百の拾六
うみへび座

里蔵 光

春の空の低い所に長々と体を横たえているのは、明るさも知名度もイマイチのうみへび座です。コップと(からす)を背に載せて、悠々と揺蕩(たゆと)うております。

うみへび、と名付けられてはいますが……星図を見たことのある方ならお判りかと思いますが、あれはうみへびなどではあり得ません。では何か? 地元の水族館などで何か似たような者に出遭ったことはありませんか? そう、諸賢のご推察通り、あれは海のギャング、(うつぼ)に他ならないのです。いい加減なことを言っているのではありません。あれはウツボです。鱓のツボ子です。

そうです、女の子なのです、鱓の。そのような者が何ゆえ星座になれたのか? それには深くて哀しい訳があるのです。

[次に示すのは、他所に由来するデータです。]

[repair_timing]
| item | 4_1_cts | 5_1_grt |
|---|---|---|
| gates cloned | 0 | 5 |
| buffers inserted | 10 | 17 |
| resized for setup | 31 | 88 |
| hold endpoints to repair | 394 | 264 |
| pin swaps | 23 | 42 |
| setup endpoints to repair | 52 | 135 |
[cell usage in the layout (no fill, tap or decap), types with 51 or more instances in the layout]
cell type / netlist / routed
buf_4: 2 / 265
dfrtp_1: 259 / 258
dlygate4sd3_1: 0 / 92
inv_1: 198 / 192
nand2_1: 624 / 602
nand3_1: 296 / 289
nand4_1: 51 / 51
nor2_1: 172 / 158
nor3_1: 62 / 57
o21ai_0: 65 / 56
**config.mk**
```make
export PLATFORM = sky130hd
export DESIGN_NAME = eip_error_pending_mask
export DESIGN_NICKNAME = d
export VERILOG_FILES = /design/src/eip_pkg.sv /design/src/eip_error_pending_mask.sv
export VERILOG_INCLUDE_DIRS = /design/src /design/src/src
export SDC_FILE = /design/constraint.sdc
export NUM_CORES = 1
export LEC_CHECK = 0
export ABC_CLOCK_PERIOD_IN_PS = 4540
export BUFFER_PORTS_ARGS = -buffer_cell sky130_fd_sc_hd__buf_2
export CAP_MARGIN = 20
export CORE_MARGIN = 1.5
export CORE_UTILIZATION = 45
export DETAILED_ROUTE_END_ITERATION = 7
export GPL_TIMING_DRIVEN = 0
export HOLD_SLACK_MARGIN = 0.08
export MAX_ROUTING_LAYER = met4
export PLACE_DENSITY_LB_ADDON = 0.12
export RECOVER_POWER = 50
export SLEW_MARGIN = 40
export SYNTH_ARGS = -nofsm -noshare
export SYNTH_HDL_FRONTEND = slang
export SYNTH_SLANG_ARGS = --single-unit
```
**constraint.sdc**
```tcl
create_clock -name clk -period 4.54 [get_ports clk]
set_input_delay 0 -clock clk [delete_from_list [all_inputs] [get_ports clk]]
set_output_delay 0 -clock clk [all_outputs]
set_load 0.01 [all_outputs]
```
<file path="src/design/sram_host_pkg.sv">
// package: constants, timing counts and carrier types for the byte-lane sram host controller
package sram_host_pkg;

  // =====================================================================
  // geometry
  localparam int ADDR_W      = 16;
  localparam int DATA_W      = 16;
  localparam int LANE_W      = 8;

  // =====================================================================
  // timing at the 20 MHz system clock
  localparam int CLK_PERIOD_NS     = 50;
  localparam int CLK_FREQ_HZ       = 20_000_000;
  // access phase lengths, ns (least times: rounded up)
  localparam int T_SETUP_NS        = 50;    // address/data settle before strobe
  localparam int T_STROBE_NS       = 100;   // strobe low time, covers slowest grade
  localparam int T_HOLD_NS         = 50;    // control and data hold after strobe
  localparam int SETUP_CYC         = (T_SETUP_NS + CLK_PERIOD_NS - 1) / CLK_PERIOD_NS;
  localparam int STROBE_CYC        = (T_STROBE_NS + CLK_PERIOD_NS - 1) / CLK_PERIOD_NS;
  localparam int HOLD_CYC          = (T_HOLD_NS + CLK_PERIOD_NS - 1) / CLK_PERIOD_NS;
  // retention recovery, ms; 5 ms is 100000 cycles
  localparam int T_RECOVERY_MS     = 5;
  localparam int RECOVERY_CYC      = T_RECOVERY_MS * (CLK_FREQ_HZ / 1000);

  // =====================================================================
  // carriers
  typedef struct packed {
    logic              write;      // 1 write, 0 read
    logic [ADDR_W-1:0] addr;
    logic [DATA_W-1:0] wdata;
    logic [1:0]        lanes;      // [0] lower byte, [1] upper byte, active high
  } sram_req_t;

  typedef struct packed {
    logic              chip_select;
    logic              lower_lane_select_n;
    logic              upper_lane_select_n;
    logic              write_strobe_n;
    logic              output_enable_n;
  } sram_ctrl_t;

  localparam sram_ctrl_t CTRL_IDLE = '{chip_select: 1'b0, lower_lane_select_n: 1'b1,
                                       upper_lane_select_n: 1'b1, write_strobe_n: 1'b1,
                                       output_enable_n: 1'b1};

endpackage

</file>
<file path="src/design/sram_host.sv">
// host controller driving a 64K x 16 asynchronous static ram with byte lane selects
`timescale 1ns/1ps
// Functional notes
// RL1 - write when strobe low, chip and lane selected
// RL2 - address stable before and through whole write
// RL3 - data captured at first trailing control edge
// RL4 - output enable high keeps ram outputs off
// RL5 - read: strobe high, oe low, selected
// RL6 - lower select high: upper lane only
// RL7 - upper select high: lower lane only
// RL8 - deselected ram ignores access, floats outputs
// RL9 - strobe before select keeps outputs floating
// RL10 - host never drives bus during reads
// RL11 - deselected ram keeps data at low supply
// RL12 - deselect before supply reduction begins
// RL13 - stay deselected for recovery after supply returns
// RL14 - strobe low means write, oe ignored
module sram_host
  import sram_host_pkg::*;
#(
  parameter int RECOVERY_CYCLES = RECOVERY_CYC
)(
  // clock and reset
  input  wire logic                          i_clock,
  input  wire logic                          i_resetn,
  // request side
  input  wire logic                          i_req_valid,
  input  wire sram_host_pkg::sram_req_t      i_req,
  output logic                               o_req_ready,
  output logic                               o_rsp_valid,
  output logic [sram_host_pkg::DATA_W-1:0]   o_rsp_data,
  // retention control
  input  wire logic                          i_retention_req,
  output logic                               o_retention_ack,
  // memory pins
  output logic [sram_host_pkg::ADDR_W-1:0]   o_mem_addr,
  output sram_host_pkg::sram_ctrl_t          o_mem_ctrl,
  input  wire logic [sram_host_pkg::DATA_W-1:0] i_mem_dq,
  output logic [sram_host_pkg::DATA_W-1:0]   o_mem_dq,
  output logic [1:0]                         o_mem_dq_oe_n
);
  import sram_host_pkg::*;

  // =====================================================================
  // elaboration checks
  if (RECOVERY_CYCLES < 1)
  begin : g_bad_recovery
    $error("RECOVERY_CYCLES must be at least one");
  end

  typedef enum logic [2:0] {ST_RECOVER, ST_IDLE, ST_SETUP, ST_STROBE, ST_HOLD, ST_RETAIN} state_t;

  localparam int CNT_W = $clog2(RECOVERY_CYCLES + 1) > 3 ? $clog2(RECOVERY_CYCLES + 1) : 3;

  state_t             state_ff;
  logic [CNT_W-1:0]   cnt_ff;
  sram_req_t          req_ff;
  logic [DATA_W-1:0]  dq_sync1_ff;
  logic [DATA_W-1:0]  dq_sync2_ff;
  logic               ret_sync1_ff;
  logic               ret_sync2_ff;
  logic               cnt_done;

  assign cnt_done = (cnt_ff == '0);

  // =====================================================================
  // input synchronisers: read data and retention request come from outside
  always_ff @(posedge i_clock or negedge i_resetn)
  begin
    if (!i_resetn)
    begin
      dq_sync1_ff  <= '0;
      dq_sync2_ff  <= '0;
      ret_sync1_ff <= 1'b0;
      ret_sync2_ff <= 1'b0;
    end
    else
    begin
      dq_sync1_ff  <= i_mem_dq;
      dq_sync2_ff  <= dq_sync1_ff;
      ret_sync1_ff <= i_retention_req;
      ret_sync2_ff <= ret_sync1_ff;
    end
  end

  // =====================================================================
  // access sequencer; after reset the ram may be returning from low supply,
  // so the controller starts in recovery with the chip deselected
  always_ff @(posedge i_clock or negedge i_resetn)
  begin
    if (!i_resetn)
    begin
      state_ff <= ST_RECOVER;
      cnt_ff   <= CNT_W'(RECOVERY_CYCLES - 1);
    end
    else
    begin
      unique case (state_ff)
        ST_RECOVER:
        begin
          if (cnt_done)
          begin
            state_ff <= ST_IDLE;                        // see RL13
          end
          else
          begin
            cnt_ff <= cnt_ff - 1'b1;
          end
        end
        ST_IDLE:
        begin
          if (ret_sync2_ff)
          begin
            state_ff <= ST_RETAIN;                      // see RL12
          end
          else if (i_req_valid && (i_req.lanes != 2'b00))
          begin
            state_ff <= ST_SETUP;
            cnt_ff   <= CNT_W'(SETUP_CYC - 1);
          end
        end
        ST_SETUP:
        begin
          if (cnt_done)
          begin
            state_ff <= ST_STROBE;
            cnt_ff   <= CNT_W'(STROBE_CYC - 1);
          end
          else
          begin
            cnt_ff <= cnt_ff - 1'b1;
          end
        end
        ST_STROBE:
        begin
          if (cnt_done)
          begin
            state_ff <= ST_HOLD;
            cnt_ff   <= CNT_W'(HOLD_CYC - 1);
          end
          else
          begin
            cnt_ff <= cnt_ff - 1'b1;
          end
        end
        ST_HOLD:
        begin
          if (cnt_done)
          begin
            state_ff <= ST_IDLE;
          end
          else
          begin
            cnt_ff <= cnt_ff - 1'b1;
          end
        end
        ST_RETAIN:
        begin
          if (!ret_sync2_ff)
          begin
            state_ff <= ST_RECOVER;                     // see RL13
            cnt_ff   <= CNT_W'(RECOVERY_CYCLES - 1);
          end
        end
      endcase
    end
  end

  // =====================================================================
  // request capture; address and data stay frozen for the whole access
  always_ff @(posedge i_clock or negedge i_resetn)
  begin
    if (!i_resetn)
    begin
      req_ff <= '0;
    end
    else if (state_ff == ST_IDLE && !ret_sync2_ff && i_req_valid)
    begin
      req_ff <= i_req;                                  // see RL2
    end
  end

  // =====================================================================
  // read data: taken at the end of hold, when the synchroniser holds the bus as it
  // stood one cycle after output enable fell; this costs latency but keeps
  // metastability out of the result
  always_ff @(posedge i_clock or negedge i_resetn)
  begin
    if (!i_resetn)
    begin
      o_rsp_valid <= 1'b0;
      o_rsp_data  <= '0;
    end
    else
    begin
      o_rsp_valid <= 1'b0;
      if (state_ff == ST_HOLD && cnt_done && !req_ff.write)
      begin
        o_rsp_valid <= 1'b1;
        // unselected lanes float on the ram side, so report them as zero
        o_rsp_data  <= {req_ff.lanes[1] ? dq_sync2_ff[DATA_W-1:LANE_W] : 8'h00,
                        req_ff.lanes[0] ? dq_sync2_ff[LANE_W-1:0]      : 8'h00};
      end
    end
  end

  // =====================================================================
  // pin drive, all from flip-flops
  always_ff @(posedge i_clock or negedge i_resetn)
  begin
    if (!i_resetn)
    begin
      o_mem_addr    <= '0;
      o_mem_ctrl    <= CTRL_IDLE;
      o_mem_dq      <= '0;
      o_mem_dq_oe_n <= 2'b11;
    end
    else
    begin
      o_mem_ctrl    <= CTRL_IDLE;                       // see RL8
      o_mem_dq_oe_n <= 2'b11;
      o_mem_addr    <= req_ff.addr;                     // see RL2
      o_mem_dq      <= req_ff.wdata;
      if (state_ff == ST_SETUP || state_ff == ST_STROBE || state_ff == ST_HOLD)
      begin
        // selects held across setup, strobe and hold; strobe only in the middle
        o_mem_ctrl.chip_select         <= 1'b1;
        o_mem_ctrl.lower_lane_select_n <= ~req_ff.lanes[0];   // see RL7
        o_mem_ctrl.upper_lane_select_n <= ~req_ff.lanes[1];   // see RL6
        if (req_ff.write)
        begin
          // strobe low for the whole strobe phase only: selects lead it by the setup
          // phase and outlast it by the hold phase, so the strobe edge ends the write;
          // see RL3, RL9
          o_mem_ctrl.write_strobe_n <= ~(state_ff == ST_STROBE);   // see RL1
          o_mem_ctrl.output_enable_n <= 1'b1;           // see RL4, RL14
          o_mem_dq_oe_n <= ~req_ff.lanes;               // drive selected lanes only
        end
        else
        begin
          o_mem_ctrl.write_strobe_n  <= 1'b1;           // see RL5
          o_mem_ctrl.output_enable_n <= ~(state_ff == ST_STROBE || (state_ff == ST_SETUP && cnt_done));
          o_mem_dq_oe_n <= 2'b11;                       // see RL10
        end
      end
    end
  end

  // =====================================================================
  // handshake outputs
  assign o_req_ready     = (state_ff == ST_IDLE) && !ret_sync2_ff;
  assign o_retention_ack = (state_ff == ST_RETAIN);     // see RL11, RL12

endmodule // sram_host

</file>
<file path="config.mk">
export PLATFORM = sky130hd
export DESIGN_NAME = sram_host
export DESIGN_NICKNAME = d
export VERILOG_FILES = /design/src/design/sram_host_pkg.sv /design/src/design/sram_host.sv
export SDC_FILE = /design/constraint.sdc
export NUM_CORES = 1
export LEC_CHECK = 0
export BUFFER_PORTS_ARGS = -buffer_cell sky130_fd_sc_hd__buf_2
export CORE_AREA = 2 2 113 115
export CTS_CLUSTER_SIZE = 16
export DETAILED_ROUTE_END_ITERATION = 6
export DIE_AREA = 0 0 115 117
export PLACE_DENSITY = 0.63
export SLEW_MARGIN = 20
export SYNTH_ARGS = -nofsm -noshare
export SYNTH_HDL_FRONTEND = slang
export SYNTH_SLANG_ARGS = --single-unit
export TNS_END_PERCENT = 5
</file>
<file path="constraint.sdc">
create_clock -name i_clock -period 2.6 [get_ports i_clock]
set_input_delay 0.26 -clock i_clock [delete_from_list [all_inputs] [get_ports i_clock]]
set_output_delay 0.26 -clock i_clock [all_outputs]
set_load 0.02 [all_outputs]
</file>
* After elaboration in Yosys (flattened, before gate mapping)
Cells that the tools add are included.
W data, S select, Z words.
** Word-level totals
- Output and inout bits :: 58
- Bits in latches :: 0
- Bits in writable memories :: 0
- Register bits after elaboration :: 145
- ROM bits :: 0
- Memories :: 0
- Logic and storage cells :: 77
- Bits of input ports :: 55
** Cells by class
- Mux-type cells :: 21
- Multiply operators :: 0
- Magnitude comparators :: 0
- Shifts and indexed selects :: 0
- Divide/modulo/power cells :: 0
- Equal/unequal tests :: 13
- Bitwise gates (word level) :: 5
- Reductions and logical operators :: 17
- Add/sub/neg operators :: 1
** Operators with widths (count)
- $mux W17 :: 6
- $pmux W17 S5 :: 1
- $mux W3 :: 6
- $logic_not A17 Y1 :: 1
- $sub A17 B1 Y17 const B :: 1
- $mux W8 :: 2
- $pmux W3 S5 :: 1
- $ne A2 B2 Y1 const B :: 6
- $eq A3 B2 Y1 const B :: 2
- $eq A3 B3 Y1 const B :: 2
- $logic_and A1 B1 Y1 :: 6
- $mux W2 :: 3
- $mux W5 :: 1
- $reduce_and A5 Y1 :: 1
- $not A1 Y1 :: 4
- $reduce_and A4 Y1 :: 1
- $eq A3 B1 Y1 const B :: 1
- $logic_not A3 Y1 :: 1
- $logic_or A1 B1 Y1 :: 3
- $ne A3 B3 Y1 const B :: 1
- $logic_not A1 Y1 :: 2
- $ne A2 B1 Y1 const B :: 1
- $not A2 Y2 :: 1
- $reduce_bool A2 Y1 :: 1
- other kinds (2) :: 2

* Longest topological paths before layout
Gate-level depths: netlist of the first run.
- Depth after elaboration :: 6
- Depth in mapped cells :: 8

* Worst setup path before layout of the first run
Ideal clock, no wire load.
- Path kind :: register to register
- Start point :: register cnt_ff[0]
- End point :: register cnt_ff[8]
- Clock period less this slack :: 2.074 ns
- Setup slack :: 0.526 ns
- Buffers on the path :: 1
- Cell stages (with the launch flop) :: 9
- Arrival :: 1.995 ns
- Path through :: dfstp_2 > inv_1 > ha_1 > nor4b_2 > nand3_2 > o21ai_1 > buf_4 > a2111oi_1 > mux2i_1
** Between the ends
- Word-level cells in the longest chain between the ends :: 3
- Elaborated cells between the ends (all ways) :: 8
- Classes of those cells :: 1 x add/sub; 1 x eq/ne; 4 x mux; 2 x reduce/logical
** RTL lines
- from (decl) :: RTL line sram_host.sv:56 : logic [CNT_W-1:0] cnt_ff;
- from (signal assigned) :: RTL line sram_host.sv:94 : cnt_ff <= CNT_W'(RECOVERY_CYCLES - 1);
- from (signal assigned) :: RTL line sram_host.sv:107 : cnt_ff <= cnt_ff - 1'b1;
- from (signal assigned) :: RTL line sram_host.sv:119 : cnt_ff <= CNT_W'(SETUP_CYC - 1);
- $sub A17 B1 Y17 / $logic_not A17 Y1 (equally long branches)
- $mux W17 (tied with other cells) :: RTL line sram_host.sv:101, sram_host.sv:148
- $pmux W17 S5 / $reduce_and A4 Y1 (equally long branches)
Parallel ways exist; a longest one is shown, timed or not. The select of a mux whose other input is x is not followed.
A chain may end at the register's enable or synchronous reset.

* Worst setup path after layout of the first run
Same ends and word-level chain as after synthesis.

==> flow_summary.json, run 1 <==
{
  "status": "completed",
  "initialDrtViolationCount": 179,
  "cp.arrival_ps": 2500,
  "slowest_delay_ps": 570,
  "p_per_area_mw_per_mm2": 717,
  "crit_type": "flip-flop to flip-flop",
  "tns_ps": 0,
  "dp_hpwl_mm": 7.44,
  "clock_latency_ps": 420,
  "period_needed_ps": 2160,
  "grt_pass1_wl_mm": 18.8,
  "vias": 3588,
  "r2r_start": "cnt_ff[0]$_DFFE_PN1P_",
  "yosysMostFrequentCell": "dfrtp_1",
  "cts_tree": "done",
  "setup_violations": 0,
  "worstMarginPinSlew_ps": 708,
  "seq_area_mm2": 0.00365,
  "holdWs_ps": 68.0,
  "power.leakage_uw": 0.00348,
  "rsz0062_at_grt": "false",
  "wl_mm": 11.2,
  "clockBufferDepth": 2,
  "synth_edf_count": 0,
  "skew_ps": 5.03,
  "syn_to_final_growth_pct": 29.8,
  "final_hold_viol_count": 0,
  "synth.avg_cell_area_um2": 13.8,
  "core_area_mm2": 0.0123,
  "dr.pass1.iters": 4,
  "grt_max_degree": 79,
  "clock_sinks": 145,
  "synth_top_area_cell": "dfrtp_1",
  "slowest_stage": "dfstp_2",
  "hp-start": "i_req[14]",
  "die-area_mm2": 0.0135,
  "synthCells": 389,
  "ys.flop_type": "dfrtp_1",
  "drt-vias-per-instance": 5.13,
  "rr_worst_depth": 8,
  "dieWidth_um": 115,
  "hold_path_class": "input pin to flip-flop",
  "fmax_mhz": 463,
  "grt.total_usage_pct": 18.4,
  "cts_buffers": 17,
  "yosys-top-cells-area": "dfrtp_1, dfstp_2, mux2_2",
  "synthesis.area_mm2": 0.00535,
  "postCtsSetupRepairBufs": 0,
  "synth.net_count": 446,
  "port_buffers": 112,
  "start_kind": "flip-flop",
  "path_cells": "inv_1 > ha_1 > nor4b_2 > nand3_2 > o21ai_1 > buf_4 > a2111oi_1 > mux2i_1",
  "cap_violations": 0,
  "wl_per_cell_um": 16.1,
  "ys_warn_count": 0,
  "drtAntennaViolNets": 0,
  "multiInputGateArea_mm2": 0.00160,
  "die_h_um": 117,
  "final_nets": 593,
  "nFillCells": 1057,
  "rows": 41,
  "drc": 0,
  "ioPinCount": 113,
  "path_clk_slew_ps": 60,
  "maxSlewHeadroom_pct": 52.8,
  "synth_top_area_share_pct": 60.3,
  "crit_fanout": 10,
  "htree_levels": 4,
  "synth_seq_cells": 145,
  "peakVddDrop_uv": 587,
  "start_util_pct": 43.5,
  "finalCritPeriodShare_pct": 83.0,
  "root_buffer": "clkbuf_16",
  "ys_seq_area_share_pct": 68.2,
  "overflow": 0,
  "gp_congestion": 0.926,
  "synthArstFlopShare_pct": 100,
  "endpoint_kind": "flip-flop",
  "ys_types": 57,
  "synth_commonest_cells": "dfrtp_1, nand2_1, mux2_2, nand3_1, dfstp_2",
  "worstPathRequired_ps": 2940,
  "antenna_cells": 0,
  "grt_pass1_vias": 3730,
  "worst_hold_path.num_cells": 2,
  "layout-drive-gt1-share_pct": 41.3,
  "cp-startpoint": "cnt_ff[0]$_DFFE_PN1P_",
  "antenna_found_initial": 0,
  "report.final.slew_viol_count": 0
}
## power breakdown
part	switching, uW	internal [uW]
clock network	915	1660
logic	58.4	51.8
registers	8.64	2290
## worst max-delay path, delay by kind of cell (launching register included)
family	cells	cell delay, ps
flip-flops	1	570
AO/OA/AOI/OAI	2	500
buffers and inverters	2	300
AND/OR/NAND/NOR	2	250
adder cells (fa/ha/maj)	1	230
multiplexers	1	230
## final cells by class
class,count,share of cell area (%)
Inverter,5,0.270
Clock buffer,20,6.57
Multi-Input combinational cell,222,23.0
Timing Repair Buffer,145,12.4
Clock inverter,12,2.56
Tap cell,150,2.70
Sequential cell,145,52.5
## final timing paths
kind	slack, ps	to
worst max-delay path	440	cnt_ff[8]$_DFFE_PN0P_
worst min-delay path	70	req_ff[14]$_DFFE_PN0P_
worst max register to register	440	cnt_ff[8]$_DFFE_PN0P_
worst min register to register	340	dq_sync2_ff[3]$_DFF_PN0_
max in group asynchronous	1390	o_mem_dq[0]$_DFF_PN0_
min in group asynchronous	430	o_rsp_data[11]$_DFFE_PN0P_
## through the flow
stage / instances / instance area, um2 / util [%] / total power [uW] / worst slack, ps
2_1_floorplan: 389 / 5350 / - / 2330 / 526
4_1_cts: 699 / 6950 / 56.4 / 5040 / 450
3_3_place_gp: 649 / 6130 / 49.8 / 2420 / 544
3_5_place_dp: 649 / 6130 / 49.8 / 2430 / 454
5_1_grt: 699 / 6950 / 56.4 / 5180 / 293
6_report: 699 / 6950 / 56.4 / 4980 / 442
## cells in the final DEF (no fill, tap or decap), drive strengths merged, types with 5 or more instances in the layout
cell and n:
nor4 6, o21ai 19, clkbuf 20, dfrtp 129
nand2 47, buf 127, nand2b 5, nand3 24
dfstp 16, dlygate4sd3 18, o21bai 6, nor3 5
nor2 6, mux2 35, inv 8, a21oi 11
mux2i 7
## state kept, by name (all words and copies together), names as in the netlist
register	count
cnt_ff	17
state_ff	3
ret_sync2_ff	1
dq_sync2_ff	16
o_rsp_data	16
o_mem_dq_oe_n	2
o_mem_ctrl	5
dq_sync1_ff	16
o_mem_dq	16
req_ff	35
o_rsp_valid	1
ret_sync1_ff	1
o_mem_addr	16
## routing by layer
metal  share of wire (%)  GRT usage, %  vias to the layer above
met5                   0             0                        -
li1                    -             -                     1675
met3                 6.3          7.88                       14
met2                  47          28.0                      106
met1                  45          23.8                     1793
met4                 1.4          6.59                        0
## kinds of logic (layout without fill, tap and decap cells)
| kind of cell | Yosys count | in the layout | synth area share [%] |
|---|---|---|---|
| AOI/OAI and AO/OA | 66 | 66 | 9.10 |
| xor gates and xnor gates | 1 | 1 | 0.164 |
| adders and majority gates | 2 | 2 | 0.468 |
| buffers and inverters | 22 | 182 | 1.96 |
| DFF | 145 | 145 | 68.2 |
| muxes | 42 | 42 | 8.67 |
| and+or+nand+nor | 111 | 111 | 11.5 |
## repair_timing
| action | CTS | global route |
|---|---|---|
| hold endpoints to repair | 75 | 0 |
| gates resized for setup | 0 | 0 |
| hold buffers | 18 | 0 |
Note: power is estimated with default switching activity, not from simulation.
==> inputs of run 2 (changes only) <==
--- a/config.mk
+++ b/config.mk
@@ -10,7 +10,7 @@
 export CTS_CLUSTER_SIZE = 16
 export DETAILED_ROUTE_END_ITERATION = 6
 export DIE_AREA = 0 0 115 117
-export PLACE_DENSITY = 0.63
+export PLACE_DENSITY = 0.66
 export SLEW_MARGIN = 20
 export SYNTH_ARGS = -nofsm -noshare
 export SYNTH_HDL_FRONTEND = slang
==> constraint.sdc (replaced) <==
create_clock -name i_clock -period 1.93 [get_ports i_clock]
set_input_delay 0.193 -clock i_clock [delete_from_list [all_inputs] [get_ports i_clock]]
set_output_delay 0.193 -clock i_clock [all_outputs]
set_load 0.02 [all_outputs]
==> run 2 against run 1 <==
Worst hold slack got worse by 52 ps. Sequential cell count unchanged. Clock power grew 17%. Critical path depth stayed put. First-iteration DRC count rose by 56%. Global-route usage rose by 0.15 points. Count of clock-buffer cells in the layout decreased by 1. Die area stayed put. Routed wire length is 2.6% higher. Critical path type unchanged. Critical endpoint is now cnt_ff[6]$_DFFE_PN0P_. Largest power group is now registers.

元々ツボ子は、須磨のさる施設にある水槽に()んでいました。――えゝ、誤魔化しは利きませんね。その通り、須磨水族園、略して「スマスイ」にいたのです。そこには同族のツボ夫、ツボ美、ツボ六といった仲間もいました。四匹は表向き仲良く暮らしているようでしたが、ツボ子は内心穏やかではありませんでした。それと言うのも、彼女はツボ夫に恋をしていたのですが、当のツボ夫はツボ美に夢中で、ツボ子のことなど眼中に無かったからなのです。ツボ美もツボ夫と心を通わせているようで、どうにも入り込む隙さえないのです。そんなツボ子にツボ六が時々声を掛けてくれるのですが、冴えないツボ六の求愛などは元よりお呼びではありません。ツボ六にしてもツボ美に相手にされない寂しさからか、どうも自棄(やけ)ッ八でツボ子に近付いてきているようなのです。

彼女はこんな生活に厭気(いやけ )が差し、或る日とうとう家出を敢行してしまいます。果たして水族園の水槽から、一体どのようにして抜け出すことなど出来たのか、当のツボ子自身にさえよく解っていないのですが、只もうがむしゃらに泳ぎ、泳いで、泳ぎ続けていたら、偉いものでいつの間にか瀬戸内の海に辿り着いていました。しかし水槽の中で生まれ育ったツボ子には、それが海であることさえ判らず、その後も夢中で泳ぎ続けていたら、いずれ太平洋へ出て、それでも延々ひたすらに泳いでいたら、何をどう間違ったものか、いつか天空の星々の間を泳いでいたのです。水が無いため息も出来ず、力尽きようとしていたその時、哀れな姿が神様の目に留まり、応急措置としてツボ子は星座になってしまったのです。

彼女が今、幸せでいるかどうかということだけが、唯一つの気がかりですね。